If you want to "fix" the problem with overflow

double result = b + (double)a * a * 0.4;

But then you must also change the following code, which uses the result. And you don't remove the possibility of overflow, you just make it much less likely.

Answer 2

Let's look at the error message.

Using operator '*' on a 4 byte value

It is describing this code:

a * a

Your float is 4 bytes. The result of the multiplication is 4 bytes. And the result of a multiplication may overflow.

and then casting the result to a 8 byte value.

It is describing this code:

(result) * 0.4;

Your result is 4 bytes. 0.4 is a double, which is 8 bytes. C++ will promote your float result to a double before performing this multiplication.

So...

The compiler is observing that you are doing float math that could overflow and then immediately converting the result to a double, making the potential overflow unnecessary.

Change the code to this to remove the float to double to float conversions.

float result = b + a * a * 0.4f;

Answer 3

In the C language as described in the first edition of K&R, all floating-point operations were performed by converting operands to a common type (specifically double), performing operations with that type, and then if necessary converting the result to whatever type was needed. On many platforms, that was the most convenient and space-efficient way of handling floating-point math. While the Standard still allows implementations to behave that way, it also allows implementations to perform floating-point operations on smaller types to be performed using those types directly.

As written, the subexpression a * a * 0.5; would be performed by multiplying a * a together using float type, then multiply by a value 0.5 which is of type double. This latter multiplication would require converting the float result of a * a to double. If e.g. a had been equal to 2E19f, then performing the multiply using type float would yield a value too large to be represented using that type. Had the code instead performed the multiplication using type double, then the result 4E38 would be representable in that type, and the result of multiplying that by 0.5 (i.e. 2E38) would be within the range that is representable by float.

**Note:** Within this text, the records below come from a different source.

===== config.mk =====
export PLATFORM = sky130hd
export DESIGN_NAME = park_round
export DESIGN_NICKNAME = d
export VERILOG_FILES = /design/src/hw/rtl/park_pkg.sv /design/src/hw/rtl/park_round.sv
export SDC_FILE = /design/constraint.sdc
export NUM_CORES = 1
export LEC_CHECK = 0
export BUFFER_PORTS_ARGS = -buffer_cell sky130_fd_sc_hd__buf_2
export CAP_MARGIN = 15
export CORE_ASPECT_RATIO = 1.4
export CORE_UTILIZATION = 41
export CTS_CLUSTER_DIAMETER = 100
export DETAILED_ROUTE_END_ITERATION = 6
export HOLD_SLACK_MARGIN = 0.08
export PLACE_DENSITY = 0.84
export SLEW_MARGIN = 10
export SYNTH_ARGS = -nofsm -noshare
export SYNTH_HDL_FRONTEND = slang
export SYNTH_SLANG_ARGS = --single-unit

===== constraint.sdc =====
create_clock -name clk_i -period 0.8 [get_ports clk_i]
set_input_delay 0.12 -clock clk_i [delete_from_list [all_inputs] [get_ports clk_i]]
set_output_delay 0.12 -clock clk_i [all_outputs]
set_load 0.01 [all_outputs]

===== src/hw/rtl/park_pkg.sv =====
// shared constants and arctangent table for the park transform rotator
package park_pkg;

  localparam int AngW  = 32;
  localparam int ZW    = 33;
  localparam int Guard = 16;

  localparam logic signed [32:0] InvGain = 33'sd2608131496;

  localparam logic [31:0] AtanTurn [32] = '{
    32'h20000000, 32'h12E4051D, 32'h09FB385B, 32'h051111D4,
    32'h028B0D43, 32'h0145D7E1, 32'h00A2F61E, 32'h00517C55,
    32'h0028BE53, 32'h00145F2F, 32'h000A2F98, 32'h000517CC,
    32'h00028BE6, 32'h000145F3, 32'h0000A2FA, 32'h0000517D,
    32'h000028BE, 32'h0000145F, 32'h00000A30, 32'h00000518,
    32'h0000028C, 32'h00000146, 32'h000000A3, 32'h00000051,
    32'h00000029, 32'h00000014, 32'h0000000A, 32'h00000005,
    32'h00000003, 32'h00000001, 32'h00000001, 32'h00000000
  };

endpackage


===== src/hw/rtl/park_round.sv =====
// round to nearest, saturate and hold the output word
module park_round
  import park_pkg::*;
#(
  parameter int DATA_WIDTH = 16,
  parameter int IW         = 34
) (
  input  logic                         clk_i,
  input  logic                         rst_ni,
  input  logic                         en_i,
  input  logic                         valid_i,
  input  logic signed [IW-1:0]         x_i,
  input  logic signed [IW-1:0]         y_i,
  output logic                         valid_o,
  output logic signed [DATA_WIDTH-1:0] d_o,
  output logic signed [DATA_WIDTH-1:0] q_o
);

  localparam logic signed [IW-1:0] Half = IW'(64'd1 << (Guard - 1));
  localparam logic signed [IW-1:0] Hi   = IW'((64'd1 << (DATA_WIDTH - 1)) - 64'd1);
  localparam logic signed [IW-1:0] Lo   = -Hi - IW'(1);

  logic signed [IW-1:0]         rx, ry;
  logic signed [DATA_WIDTH-1:0] d_d, q_d, d_q, q_q;
  logic                         valid_q;

  always_comb begin
    rx = (x_i + Half) >>> Guard;
    ry = (y_i + Half) >>> Guard;
    if (rx > Hi) begin
      d_d = DATA_WIDTH'(Hi);
    end else if (rx < Lo) begin
      d_d = DATA_WIDTH'(Lo);
    end else begin
      d_d = DATA_WIDTH'(rx);
    end
    if (ry > Hi) begin
      q_d = DATA_WIDTH'(Hi);
    end else if (ry < Lo) begin
      q_d = DATA_WIDTH'(Lo);
    end else begin
      q_d = DATA_WIDTH'(ry);
    end
  end

  always_ff @(posedge clk_i or negedge rst_ni) begin
    if (!rst_ni) begin
      valid_q <= 1'b0;
    end else if (en_i) begin
      valid_q <= valid_i;
    end
  end

  always_ff @(posedge clk_i) begin
    if (en_i) begin
      d_q <= d_d;
      q_q <= q_d;
    end
  end

  assign valid_o = valid_q;
  assign d_o     = d_q;
  assign q_o     = q_q;

endmodule


Yosys cells after proc, flatten, opt, wreduce, memory -nomap -nowiden
Index checks and enable logic that the tools add are counted.
{"block": "op_classes", "n_addsub": 2, "mul": 0, "div_mod_pow": 0, "magnitude_cmp": 4, "eq_ne": 0, "shift": 0, "n_mux": 2, "bitwise_logic": 0, "n_reduce_logical": 0}
{"cell": "$add A34 B17 Y34 const B", "n": 2}
{"cell": "$gt A18 B16 Y1 const B", "n": 2}
{"cell": "$lt A18 B16 Y1 const B", "n": 2}
{"cell": "$mux W16", "n": 2}
{"block": "word_totals", "reg_bits": 33, "latch_bits": 0, "ramBits": 0, "mem_bits_ro": 0, "output_inout_bits": 33, "n_memories": 0}

Depth between registers and ports, before layout
{"block": "depth", "ltp_word": 3, "mapped_depth": 7, "ltp_nobuf": 6}

Worst setup path after synthesis
No wires, ideal clock.
{"block": "synth_path", "path_kind": "input -> register", "from": "in x_i[15]", "to": "reg d_q[10] (netlist: d_o[10]) (data pin)", "setup_time_ns": 0.269, "arrival_ns": 1.823, "required_time_ns": 0.531, "path_slack_ns": -1.292, "stages": 7, "cell_sequence": "ha_1 -> nand3_2 -> or3_4 -> or4_4 -> a211oi_2 -> buf_6 -> o21ai_1"}
{"block": "synth_via", "elab_chain_len": 3, "elab_cells_between_ends": 4, "cone_classes": "add/sub (1); order compare (2); mux (1)"}
{"element": "from (decl)", "line": "park_round.sv:12", "rtl": "input logic signed [IW-1:0] x_i,"}
{"element": "$add A34 B17 Y34 (*)", "line": "park_round.sv:28", "rtl": "rx = (x_i + Half) >>> Guard;"}
{"element": "$lt A18 B16 Y1", "line": "park_round.sv:32", "rtl": "end else if (rx < Lo) begin"}
{"element": "$mux W16", "line": "park_round.sv:32"}
{"element": "to (signal assigned)", "line": "park_round.sv:56", "rtl": "d_q <= d_d;"}
{"element": "to (decl)", "line": "park_round.sv:24", "rtl": "logic signed [DATA_WIDTH-1:0] d_d, q_d, d_q, q_q;"}
Every way passes the cells marked *; elsewhere a longest branch is shown, timed or not.
A chain may end at the register's enable or synchronous reset.

Worst setup path after layout
{"block": "layout_path", "from": "in x_i[15]", "to": "reg d_q[4] (netlist: d_o[4]) (data pin)"}
The elaborated chain is that of the path after synthesis.

==> impl_results.md <==
* Status: complete, but fails checks
* Failing checks: negative setup slack
* HPWL Detailed at 4820 um
* Worst Max-Slew Pin Slew at 397 ps
* DRC errors left at 0
* Hold Vio Cnt, Final at 0
* Num CTS Buffers at 5
* GRT Overall Usage at 28.9%
* Cell taking the most area after synthesis: edfxtp_1
* Vias per cell at 5.46
* Top cell type's share of synthesized area at 47.2%
* Critical Path Source Type: primary input
* Mapped Nets at 267
* RSZ-0062 raised after global routing: yes
* Max-slew headroom at 73.5%
* CTS tree: done
* Tightest Hold Check Type: primary input to flop
* GRT overflow at 0
* Commonest non-fill, non-tap cells in the layout: 77 x buf_4, 64 x buf_2, 32 x edfxtp_1
* Count of final setup violators at 65
* Ports at 105
* PwrDens at 1260 mW/mm2
* Syn. warnings at 0
* Reg-to-Reg Start: valid_o
* Fin Setup TNS at -30010 ps
* Synthesized flop and latch total at 33
* Initial DRT Pass Iterations at 4
* CP Max Fanout at 8
* Pins Over Slew Limit at 0
* Leak pwr at 1.53 nW
* # rows at 30
* Final Worst Setup Slack at -924 ps
* Largest stage delay, worst path at 440 ps
* WL per Instance at 17.0 um
* Area delta synth->final at 79.8%
* Slowest cell on crit path: or4_4
* Clock buffer depth at 2
* Post-Route WL at 7220 um
* WS Path Type: primary input to flop
* Sequential area share after synthesis at 48.5%
* H-Tree Depth at 2
* Vias in the first global route at 2477
* Synth Area per Inst at 10.5 um2
* WP buf/inv at 2
* Critical Path, Cell by Cell: buf_8 -> ha_4 -> nand3_4 -> or3_4 -> or4_4 -> a211oi_4 -> buf_6 -> o21ai_1
* Root Buffer: clkbuf_8
* Chip height at 85.4 um
* Share of layout cells above drive strength 1 at 61.4%
* Fill count at 338
* Gate Count Post-Synth at 193
* Required time worst endpoint at 820 ps
* Number of library cell types mapped by synthesis at 42
* Critical Path End Type: flop
* Port bufs at 74
* VDD IR max at 0.000677 V
* Antenna Nets Post-Route at 0
* Clk Latency, worst-skew pair at 270 ps
* Worst Path Arrival at 1740 ps
* Final net count at 434
* Placer Congestion at 0.901
* Die area at 0.00525 mm2
* Starting DRC count in detailed routing at 110
* Max-cap violations at 0
* Vias at 2317
* Initial antenna violation count at 0
* Worst hold start: valid_i
* Crit-path leading delay family: simple AND/OR/NAND/NOR gates
* Worst Clk Skew at 0 ps
* Most common cell after layout, fill and taps aside: buf_4
* Largest net degree at the start of global routing at 18
* Fin crit period at 1720 ps
* Final hold slack at 87.6 ps
* Top cells by area, synth: edfxtp_1 47%, xnor2_1 7.7%, a211oi_1 5.5%, xor2_1 3.4%, nand3_1 2.7%
* Clock transition at path regs at 60 ps
* Fmax at 0.580 GHz
* Core region area at 0.00480 mm2
* Antenna diodes at 0
* Final worst path period share at 216%
* Die Width at 61.5 um
* Initial core utilization at 42.3%
* Synthesized area at 0.00203 mm2
* Num Clock Sinks at 33
* Global-route wire length before repair at 10900 um
* Worst setup startpoint: x_i[15]
state kept, by name (all words and copies together), names as in the netlist:
name,cells
q_o,16
d_o,16
valid_o,1
where the power goes:
group / switching [mW] / internal (mW)
Clock: 0.535 / 0.585
Combinational: 0.685 / 0.676
Sequential: 0.0406 / 2.10
Total: 1.26 / 3.36
Yosys cell counts, drive strengths merged:
| master | n |
|---|---|
| a31oi | 3 |
| nand2 | 14 |
| or2 | 3 |
| nand3 | 13 |
| nor3 | 7 |
| o31a | 1 |
| xor2 | 8 |
| a211oi | 16 |
| edfxtp | 32 |
| inv | 8 |
| a21oi | 9 |
| or4 | 1 |
| a211o | 1 |
| nand4 | 7 |
| a32o | 1 |
| and2 | 1 |
| or3 | 3 |
| mux2 | 1 |
| nor2 | 8 |
| a21o | 1 |
| clkbuf | 1 |
| nor4 | 4 |
| o21a | 1 |
| and4 | 3 |
| ha | 2 |
| o21ai | 10 |
| dfrtp | 1 |
| o31ai | 2 |
| nor4bb | 1 |
| buf | 3 |
| mux2i | 1 |
| xnor2 | 18 |
| a31o | 1 |
| and3 | 7 |
logic make-up (layout without fill, tap and decap cells):
logic type / after synthesis / in the layout / share of synthesized area, %
compound gates: 46 / 46 / 15.2
buf+inv: 12 / 179 / 2.71
mux: 2 / 2 / 1.05
simple gates: 72 / 72 / 20.2
xor+xnor: 26 / 26 / 11.2
fa+ha+maj: 2 / 2 / 1.23
flops: 33 / 33 / 48.5
timing repair:
action | 4_1_cts | 5_1_grt
setup buffers | 11 | 3
hold endpoints to repair | 2 | 0
pin swaps | 19 | 11
setup endpoints to repair | 65 | 65
hold buffers | 1 | 0
gates resized for setup | 34 | 23
cloned | 1 | 0
per-stage QoR:
stage	setup slack (ps)	utilization, %	instances	power [mW]	area, um2
finish	-924	76.1	424	4.62	3660
global placement	-1230	68.3	406	3.31	3280
CTS	-943	74.8	424	4.60	3590
global route	-953	76.1	424	4.82	3660
floorplan	-1130	-	193	2.64	2240
detailed placement	-1290	68.3	406	3.35	3280
path summary, 6_finish.rpt:
| path | end | slack (ps) | depth (start not counted) |
|---|---|---|---|
| min | valid_o | 90 | 2 |
| max in group asynchronous | valid_o | 570 | 2 |
| max | d_o[4] | -920 | 8 |
| min in group asynchronous | valid_o | 150 | 2 |
| max reg2reg | valid_o | 40 | 1 |
| min reg2reg | valid_o | 540 | 1 |
layout make-up:
cell class / instances / area (um2) / share of cell area [%]
tap: 64 / 80.1 / 2.19
multi-input combinational: 148 / 1300 / 35.5
clock buffer: 6 / 72.6 / 1.98
inverter: 8 / 30.0 / 0.821
timing repair buffer: 164 / 1180 / 32.4
clock inverter: 1 / 3.75 / 0.103
sequential: 33 / 986 / 27.0
routing by layer:
metal  vias to the layer above  part of all wire [%]  GRT usage [%]
li1                       1076                     -              -
met1                      1111                    32           26.4
met2                       106                    59           53.7
met3                        24                   5.4           6.71
met4                         0                   3.9           17.6
met5                         -                     0              0
Power figures use the tool's default switching activity.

Note that in this particular situation, the use of float for the intermediate computations would only affect the result if a was within narrow ranges of very large or very small. If instead of multiplying by 0.5 one had multiplied by other values, however, the choice of whether to use float or double for the first multiplication could affect the accuracy of rounding. Generally, using double for both multiplies would yield slightly more accurate results, but at the expense of increased execution time. Using float for both may yield better execution speed, but at the result of reduced precision. If the floating-point constant had been something that isn't precisely representable in float, converting to double and multiplying by a double constant may yield slightly more accurate results than using float for everything, but in most cases where one would want that precision, one would also want the increased position that would be achieved by using double for the first multiply as well.